We consider the structure shown in Fig. 1. To study the evolution of the field inside the resonator, we use the mean-field LLE^[5,6] expressed by $T_{R} \frac{\partial E (t, τ)}{\partial t} = (- α - i δ_{0} + i L \frac{β_{2}}{k} {(i \frac{\partial}{\partial τ})}^{2}) E + i γ L {| E |}^{2} E + \sqrt{θ} E_{in}^{'},$ (1)where $E (t, τ)$ is the amplitude of the intracavity electric field, and $t$ is the slow time describing the evolution of the field, while $τ$ is the fast time describing the temporal field within the cavity in a frame. $T_{R}$ is the round-trip time of the field, and $α$ , $γ$ represent the total linear cavity losses and nonlinear coefficient, respectively. $δ_{0}$ measures the frequency detuning between the laser carrier and cavity resonance frequencies. $β_{2}$ is the second-order dispersion coefficient, which is also known as group velocity dispersion (GVD). Higher-order dispersion effects have been neglected. $L$ is the cavity length, and $E_{in}^{'}$ is the input field.

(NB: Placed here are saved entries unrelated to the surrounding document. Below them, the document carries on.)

### src/rtl/multi_timer.sv
// multi_timer: NUM_CH independent countdown timers sharing one clock.
// Each channel counts load_val units of TICKS clocks, then either stops
// (one-shot) or reloads (periodic), pulsing evt and optionally latching an
// interrupt pending flag.
//
// Ports
//   clk, rst_n   : clock (rising edge), async active-low reset
//   start        : [NUM_CH] load-and-run pulse (load_val == 0 acts as stop)
//   stop         : [NUM_CH] abort pulse, beats start
//   load_val     : [NUM_CH*CNT_W] unit count, channel i at [i*CNT_W +: CNT_W]
//   periodic     : [NUM_CH] mode captured at start, 1 = auto-reload
//   irq_en       : [NUM_CH] expiry sets irq_pending when high
//   irq_clr      : [NUM_CH] clears irq_pending (loses to a same-cycle set)
//   done         : [NUM_CH] channel idle
//   evt          : [NUM_CH] one-cycle expiry pulse
//   remaining    : [NUM_CH*CNT_W] current unit count
//   irq_pending  : [NUM_CH] sticky expiry flags
//   irq          : OR of irq_pending
`timescale 1ns/1ps
module multi_timer #(
   parameter int CLK_FREQ_HZ = 27000000,
   parameter int TICK_HZ     = 1000,
   parameter int NUM_CH      = 4,
   parameter int CNT_W       = 16
) (
   input  logic                    clk,
   input  logic                    rst_n,
   input  logic [NUM_CH-1:0]       start,
   input  logic [NUM_CH-1:0]       stop,
   input  logic [NUM_CH*CNT_W-1:0] load_val,
   input  logic [NUM_CH-1:0]       periodic,
   input  logic [NUM_CH-1:0]       irq_en,
   input  logic [NUM_CH-1:0]       irq_clr,
   output logic [NUM_CH-1:0]       done,
   output logic [NUM_CH-1:0]       evt,
   output logic [NUM_CH*CNT_W-1:0] remaining,
   output logic [NUM_CH-1:0]       irq_pending,
   output logic                    irq
);
   localparam int TICKS = CLK_FREQ_HZ / TICK_HZ;
   localparam int PW    = (TICKS > 1) ? $clog2(TICKS) : 1;
   localparam logic [PW-1:0] PS_LAST = PW'(TICKS - 1);

   typedef enum logic {IDLE = 1'b0, RUN = 1'b1} state_t;

   for (genvar i = 0; i < NUM_CH; i++) begin : g_ch
      state_t             state_q, state_d;
      logic [PW-1:0]      presc_q, presc_d;
      logic [CNT_W-1:0]   cnt_q, cnt_d;
      logic [CNT_W-1:0]   reload_q, reload_d;
      logic               mode_q, mode_d;
      logic               evt_q, evt_d;
      logic               pend_q, pend_d;
      logic               expire;
      logic [CNT_W-1:0]   lv;

      assign lv = load_val[i*CNT_W +: CNT_W];

      always_ff @(posedge clk or negedge rst_n) begin
         if (!rst_n) begin
            state_q  <= IDLE;
            presc_q  <= '0;
            cnt_q    <= '0;
            reload_q <= '0;
            mode_q   <= 1'b0;
            evt_q    <= 1'b0;
            pend_q   <= 1'b0;
         end else begin
            state_q  <= state_d;
            presc_q  <= presc_d;
            cnt_q    <= cnt_d;
            reload_q <= reload_d;
            mode_q   <= mode_d;
            evt_q    <= evt_d;
            pend_q   <= pend_d;
         end
      end

      // Priority: stop > start > counting. Because start is checked before
      // the counting branch, a start landing on the expiry edge restarts the
      // channel and the expiry (evt and pending set) never happens.
      always_comb begin
         state_d  = state_q;
         presc_d  = presc_q;
         cnt_d    = cnt_q;
         reload_d = reload_q;
         mode_d   = mode_q;
         expire   = 1'b0;
         if (stop[i]) begin
            state_d = IDLE;
            cnt_d   = '0;
            presc_d = '0;
         end else if (start[i] && lv != '0) begin
            state_d  = RUN;
            cnt_d    = lv;
            reload_d = lv;
            mode_d   = periodic[i];
            presc_d  = '0;
         end else if (start[i] && state_q == RUN) begin
            // zero-length restart degenerates to an abort
            state_d = IDLE;
            cnt_d   = '0;
            presc_d = '0;
         end else if (state_q == RUN) begin
            if (presc_q == PS_LAST) begin
               presc_d = '0;
               if (cnt_q == CNT_W'(1)) begin
                  expire = 1'b1;
                  if (mode_q) begin
                     cnt_d = reload_q;    // back-to-back period, no gap cycle
                  end else begin
                     state_d = IDLE;
                     cnt_d   = '0;
                  end
               end else begin
                  cnt_d = cnt_q - CNT_W'(1);
               end
            end else begin
               presc_d = presc_q + PW'(1);
            end
         end
         evt_d = expire;
         // set beats clear when both land on the same edge
         if (expire && irq_en[i])
            pend_d = 1'b1;
         else if (irq_clr[i])
            pend_d = 1'b0;
         else
            pend_d = pend_q;
      end

      assign done[i]                     = (state_q == IDLE);
      assign evt[i]                      = evt_q;
      assign remaining[i*CNT_W +: CNT_W] = cnt_q;
      assign irq_pending[i]              = pend_q;
   end

   assign irq = |irq_pending;

endmodule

Figure 1.Schematic illustration of the structure under study. Two CW pumps are amplified by an erbium-doped fiber amplifier (EDFA) and filtered by a bandpass filter (BPF) separately, then combined by a coupler with a ratio $α_{1}$ . The combined pumps are coherently added to the lightwave circulating in the resonator through a coupler with a power transmission coefficient $θ$ . After filtering the pump frequency using a fiber Bragg grating (FBG), the generated spectrum is detected by an optical spectrum analyzer (OSA).

To simulate the dynamical evolution of an intracavity field, a split-step Fourier algorithm^[23] has been used. The parameters are taken from the 226 GHz FSR ${Si}_{3} N_{4}$ microresonator with a $Q$ factor of $3 \times 10^{5}$ in Ref. [24]. The pump wavelength $λ_{p}$ at 1550 nm from CW laser 1 is positioned in the anomalous GVD regime, for which $β_{2} = - 47.11 {ps}^{2} / km$ . We start the numerical simulation from a weak initial Gaussian field, since the generated number of solitons generally varies when staring from a cold cavity^[10,12]. Two steps are taken in our simulation. In the first step, only a single CW pump with power $P_{in 1} = 1.51 W$ is coupled through port1 to excite frequency combs in the resonator. Pumping occurs at 1550 nm, the detuning $δ_{0} = 0$ , and the input field in Eq. (1) can be expressed as $E_{in}^{'} = \sqrt{α_{1} P_{in 1}}$ . After several ns, we have the second step: we set the detuning $δ_{0} = 0.05$ and introduce another CW pump $f_{m}$ away from the first laser with a pump power $P_{in 2} = 0.151 W$ through port2. Two fields are combined by a coupler with ratio $α_{1} = 0.5$ and coherently coupled into the resonator at the same time. Thus the dual-pump input field can be written as the following equation, $E_{in}^{'} = \sqrt{α_{1} P_{in 1}} + \sqrt{(1 - α_{1}) P_{in 2}} \exp (- 2 i π f_{m} τ),$ (2)where $P_{in 1}$ and $P_{in 2}$ are the pump powers injected from port1 and port2, respectively, $α_{1}$ is the ratio of the coupler, and $f_{m}$ describes the frequency spacing between the two pumps. Note that the frequencies of the two pumps are supposed to near different resonance frequencies. Figure 2 shows the spectral profile of the dual-pump input filed when the two pumps are separated by the FSR. We see two spectral lines in the spectrum. The spectral line with the lower amplitude corresponds to the pump from port2.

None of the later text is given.